Primary competition visual

AI4D Malawi News Classification Challenge

Helping Malawi
$2 000 USD
Completed (almost 5 years ago)
Classification
830 joined
322 active
Starti
Jan 22, 21
Closei
May 09, 21
Reveali
May 09, 21
Solution for 0.6548 Private LB
Connect · 12 May 2021, 13:07 · edited 3 minutes later · 4

Congrats to all winners and participants!

This is one of the most challenging problems I've worked on in NLP.

You could guess from my numerous submissions how many ideas I had experimented with. Some failed surprisingly whilst a few did well on private LB, surprisingly lol.

The texts are variably long and , contains mixture of languages (I detected English and Chichewa), and a serious imbalance in classes.

I applied sequence of augmentations(multilingual bert, chichewa fasttext embeddings word substitution, and random word substitution) on all samples belonging to chichewa. To avoid data leakage I kept all augmented samples in train folds(5 stratified folds)

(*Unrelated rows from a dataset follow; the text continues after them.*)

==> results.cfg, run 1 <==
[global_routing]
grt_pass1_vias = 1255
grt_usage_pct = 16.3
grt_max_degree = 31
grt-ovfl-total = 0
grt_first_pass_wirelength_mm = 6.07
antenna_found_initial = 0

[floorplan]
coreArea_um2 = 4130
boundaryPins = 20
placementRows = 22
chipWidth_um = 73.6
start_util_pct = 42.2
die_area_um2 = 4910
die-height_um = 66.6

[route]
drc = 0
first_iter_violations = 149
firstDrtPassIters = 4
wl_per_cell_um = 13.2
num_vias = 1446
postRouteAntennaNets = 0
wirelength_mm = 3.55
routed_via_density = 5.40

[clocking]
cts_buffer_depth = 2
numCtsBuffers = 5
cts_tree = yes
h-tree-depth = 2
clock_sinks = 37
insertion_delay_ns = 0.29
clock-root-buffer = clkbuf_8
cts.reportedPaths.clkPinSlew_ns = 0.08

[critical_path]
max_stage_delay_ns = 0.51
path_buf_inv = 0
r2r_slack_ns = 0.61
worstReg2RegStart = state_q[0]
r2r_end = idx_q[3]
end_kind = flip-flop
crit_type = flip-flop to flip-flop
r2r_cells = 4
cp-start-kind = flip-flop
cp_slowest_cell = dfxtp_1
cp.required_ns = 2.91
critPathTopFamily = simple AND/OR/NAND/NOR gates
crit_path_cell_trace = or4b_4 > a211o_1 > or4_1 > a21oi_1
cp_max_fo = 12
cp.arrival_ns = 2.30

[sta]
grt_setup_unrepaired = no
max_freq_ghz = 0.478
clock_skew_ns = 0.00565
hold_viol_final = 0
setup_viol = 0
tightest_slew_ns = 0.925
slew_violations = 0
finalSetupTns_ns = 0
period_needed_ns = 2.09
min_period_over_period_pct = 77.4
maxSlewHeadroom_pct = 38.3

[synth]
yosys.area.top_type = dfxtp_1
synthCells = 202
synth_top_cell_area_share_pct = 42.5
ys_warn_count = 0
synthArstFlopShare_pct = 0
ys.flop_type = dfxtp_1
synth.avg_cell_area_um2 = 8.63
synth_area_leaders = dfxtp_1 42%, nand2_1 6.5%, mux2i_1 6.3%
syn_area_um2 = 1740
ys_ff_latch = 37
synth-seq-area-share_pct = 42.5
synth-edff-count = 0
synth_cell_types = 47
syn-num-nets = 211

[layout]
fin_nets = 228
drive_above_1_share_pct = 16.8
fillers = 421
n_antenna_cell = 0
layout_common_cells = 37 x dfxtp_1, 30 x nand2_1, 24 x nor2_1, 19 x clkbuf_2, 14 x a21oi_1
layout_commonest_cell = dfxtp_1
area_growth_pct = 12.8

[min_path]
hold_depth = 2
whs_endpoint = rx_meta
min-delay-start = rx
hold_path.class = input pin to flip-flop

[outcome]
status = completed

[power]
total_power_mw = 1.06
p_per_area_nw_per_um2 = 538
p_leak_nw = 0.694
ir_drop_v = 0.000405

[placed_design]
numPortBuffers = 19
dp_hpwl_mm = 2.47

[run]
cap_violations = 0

Model 1 - I trained a random forest classifier on tfidf features using the 5-fold augmented chichewa data. Model 2 - I trained Longformer( a transformer model specially designed for long sequences) on all English data using 5-fold stratified splits(no augmentations). Auxillary features such as binned sequence lengths and word-based statistical features were used to train the longformer model. Obtained final submission by merging the English and chichewa submissions.

Text cleaning and FE :- removing - punctuations, integers and english stopwords, and then text normalization by lemmatization(this was a better alternative to stemming)

What did not work(for me):- Pretraining and finetuning( tried bert, multilingual bert and xlm-roberta-base), Chunking each sample into 6 chunks of size 229, concatenating tfidf and ngrams/statistical features, removing chichewa stop words...(some of the major failed ideas)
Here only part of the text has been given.